On 8/13/2015 10:33 AM, Shawn Heisey wrote:
It's starting to sound like I need to write a script so that no special characters are required. An ugly hack, but I think it will work ... so I will go ahead and do that.
Even when stripping CR characters, I was still getting attachments in "msgs" alarms, but only on alarms related to one machine, which happens to be the only one running Windows Server 2012. The really frustrating part: sometimes alarms related to that machine came through just fine, no attachment.
I finally figured out why. It's because Windows is trying to make event logs prettier. The problem event that I noticed is using the so-called 'smart' apostrophe. Here's part of what I see if I 'cat' one of those attachments on Linux:
=== This event is generated when a process attempts to log on an account by explicitly specifying that account<92>s credentials.
Notice the <92> ... this is hex character 92 (the curly apostrophe in the Windows-1252 character set), and because this character has the high bit set, /bin/mail decides that it can't use the input as the message body, and makes it an attachment.

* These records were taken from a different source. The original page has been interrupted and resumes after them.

--- src/rtl/enemy_sprite_reader_if.sv ---
// enemy_sprite_reader_if
//   Enemy request bus: per-pixel coordinates plus the is_obj/Obj_address
//   vectors that enemy instances present to the sprite reader.
//   master : producer side (enemy instances / pixel timing)
//   slave  : enemy_sprite_reader
//   Signals:
//     pix_valid        current PixelX/PixelY is a visible pixel
//     PixelX, PixelY   current pixel coordinates (9 bits each)
//     is_obj_vec       bit i = enemy i covers the current pixel
//     Obj_address_vec  enemy i sprite ROM address at [i*ADDR_W +: ADDR_W]
interface enemy_sprite_reader_if #(
    parameter int N_ENEMY = 4,
    parameter int ADDR_W  = 13
);
    logic                        pix_valid;
    logic [8:0]                  PixelX;
    logic [8:0]                  PixelY;
    logic [N_ENEMY-1:0]          is_obj_vec;
    logic [N_ENEMY*ADDR_W-1:0]   Obj_address_vec;

    modport master (
        output pix_valid, PixelX, PixelY, is_obj_vec, Obj_address_vec
    );

    modport slave (
        input  pix_valid, PixelX, PixelY, is_obj_vec, Obj_address_vec
    );
endinterface

--- src/rtl/enemy_sprite_reader.sv ---
// enemy_sprite_reader
//   Arbitrates N_ENEMY sprite requests per pixel (lowest index wins), reads
//   the shared sprite ROM and returns palette index + enemy id aligned with
//   the delayed pixel coordinates. Latency from request to is_enemy/Out_X/
//   Out_Y is 1+ROM_LAT cycles, one pixel per cycle, no stalls. Also counts
//   pixels covered by two or more enemies per frame (saturating at 255).
//   Optional build macro: ENEMY_HITBOX_DEBUG_EN -- transparent hit pixels are
//   shown with DEBUG_COLOR so the whole enemy box becomes visible.
//   Ports:
//     Clk, Reset           clock, synchronous active-high reset
//     frame_clk            frame strobe, rising edge starts a new frame
//     req                  request bus (enemy_sprite_reader_if.slave)
//     rom_addr / rom_data  sprite ROM address (registered) / data
//     is_enemy             opaque enemy pixel at Out_X/Out_Y
//     enemy_color          palette index (0 when is_enemy=0)
//     enemy_id             winning channel (0 when is_enemy=0)
//     Out_X, Out_Y         pixel coordinates aligned with is_enemy
//     overlap_frame        last completed frame had an overlapped pixel
//     overlap_count        overlapped-pixel count of last frame (saturating)
module enemy_sprite_reader #(
    parameter int                  N_ENEMY     = 4,
    parameter int                  ADDR_W      = 13,
    parameter int                  COLOR_W     = 4,
    parameter int                  ROM_LAT     = 1,
    parameter logic [COLOR_W-1:0]  TRANSPARENT = '0,
    parameter logic [COLOR_W-1:0]  DEBUG_COLOR = COLOR_W'(15),
    localparam int                 ID_W        = (N_ENEMY > 1) ? $clog2(N_ENEMY) : 1
) (
    input  logic                  Clk,
    input  logic                  Reset,
    input  logic                  frame_clk,
    enemy_sprite_reader_if.slave  req,
    output logic [ADDR_W-1:0]     rom_addr,
    input  logic [COLOR_W-1:0]    rom_data,
    output logic                  is_enemy,
    output logic [COLOR_W-1:0]    enemy_color,
    output logic [ID_W-1:0]       enemy_id,
    output logic [8:0]            Out_X,
    output logic [8:0]            Out_Y,
    output logic                  overlap_frame,
    output logic [7:0]            overlap_count
);

    // one extra bit so the ">=2" threshold is representable even for N_ENEMY=1
    localparam int CNT_W = $clog2(N_ENEMY + 1) + 1;

    // stage 0: arbitration and overlap detection
    logic              w_hit;
    logic              w_found;
    logic [ID_W-1:0]   w_win;
    logic [ADDR_W-1:0] w_win_addr;
    logic [CNT_W-1:0]  w_pop;
    logic              w_ovl;

    always_comb begin
        w_found    = 1'b0;
        w_win      = '0;
        w_win_addr = '0;
        w_pop      = '0;
        for (int unsigned i = 0; i < N_ENEMY; i++) begin
            w_pop = w_pop + CNT_W'(req.is_obj_vec[i]);
            if (req.is_obj_vec[i] && !w_found) begin
                w_found    = 1'b1;
                w_win      = ID_W'(i);
                w_win_addr = req.Obj_address_vec[i*ADDR_W +: ADDR_W];
            end
        end
        w_hit = req.pix_valid & w_found;
        w_ovl = req.pix_valid & (w_pop >= CNT_W'(2));
    end

    // stage 1 .. ROM_LAT: hit/id/coords travel alongside the ROM read
    logic              r_hit_p [ROM_LAT];
    logic [ID_W-1:0]   r_id_p  [ROM_LAT];
    logic [8:0]        r_x_p   [ROM_LAT];
    logic [8:0]        r_y_p   [ROM_LAT];

    // output stage decode
    logic              w_hit_d;
    logic              w_opaque;
    logic              w_show;
    logic [COLOR_W-1:0] w_fill;

    always_comb begin
        w_hit_d  = r_hit_p[ROM_LAT-1];
        w_opaque = (rom_data != TRANSPARENT);
        w_fill   = w_opaque ? rom_data : DEBUG_COLOR;
`ifdef ENEMY_HITBOX_DEBUG_EN
        w_show   = w_hit_d;
`else
        w_show   = w_hit_d & w_opaque;
`endif
    end

    always_ff @(posedge Clk) begin
        if (Reset) begin
            rom_addr    <= '0;
            is_enemy    <= 1'b0;
            enemy_color <= '0;
            enemy_id    <= '0;
            Out_X       <= '0;
            Out_Y       <= '0;
            for (int unsigned s = 0; s < ROM_LAT; s++) begin
                r_hit_p[s] <= 1'b0;
                r_id_p[s]  <= '0;
                r_x_p[s]   <= '0;
                r_y_p[s]   <= '0;
            end
        end else begin
            // address holds on non-hit cycles; the ROM output is masked by hit anyway
            if (w_hit) begin
                rom_addr <= w_win_addr;
            end
            r_hit_p[0] <= w_hit;
            r_id_p[0]  <= w_win;
            r_x_p[0]   <= req.PixelX;
            r_y_p[0]   <= req.PixelY;
            for (int unsigned s = 1; s < ROM_LAT; s++) begin
                r_hit_p[s] <= r_hit_p[s-1];
                r_id_p[s]  <= r_id_p[s-1];
                r_x_p[s]   <= r_x_p[s-1];
                r_y_p[s]   <= r_y_p[s-1];
            end
            is_enemy    <= w_show;
            enemy_color <= w_show ? w_fill : '0;
            enemy_id    <= w_show ? r_id_p[ROM_LAT-1] : '0;
            Out_X       <= r_x_p[ROM_LAT-1];
            Out_Y       <= r_y_p[ROM_LAT-1];
        end
    end

    // per-frame overlap statistics
    logic       r_fclk_d;
    logic [7:0] r_run_cnt;
    logic       w_frame_edge;

    assign w_frame_edge = frame_clk & ~r_fclk_d;

    always_ff @(posedge Clk) begin
        if (Reset) begin
            r_fclk_d      <= 1'b0;
            r_run_cnt     <= '0;
            overlap_count <= '0;
            overlap_frame <= 1'b0;
        end else begin
            r_fclk_d <= frame_clk;
            if (w_frame_edge) begin
                overlap_count <= r_run_cnt;
                overlap_frame <= (r_run_cnt != '0);
                // an overlap pixel on the edge cycle belongs to the new frame
                r_run_cnt     <= w_ovl ? 8'd1 : 8'd0;
            end else if (w_ovl && (r_run_cnt != 8'hFF)) begin
                r_run_cnt <= r_run_cnt + 8'd1;
            end
        end
    end

endmodule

I came up with a script to handle this situation, called with this line in xymonserver.cfg:
MAILC="/etc/xymon/stripxymonmail"
The contents of that script are below:
=== #!/bin/sh
TMPF=/bin/mktemp
cat > ${TMPF}
CHARSET=file --mime-encoding ${TMPF} | sed 's/.*: \(.*\)/\1/'
[ "x${CHARSET}" == "xunknown-8bit" ] && CHARSET=cp1252
/usr/bin/iconv -f ${CHARSET} -t ASCII//TRANSLIT ${TMPF}
-o ${TMPF}.filter
/bin/rm -f ${TMPF}
cat ${TMPF}.filter | /usr/bin/tr -d '\001\004' | dos2unix
| /bin/mail "$@"
/bin/rm -f ${TMPF}.filter
I don't yet know whether this is completely foolproof. It works if the content is already ascii, and I'm hoping it works if the content is UTF-8, but I haven't tested this yet. If anyone has ideas to make it more bulletproof, please share.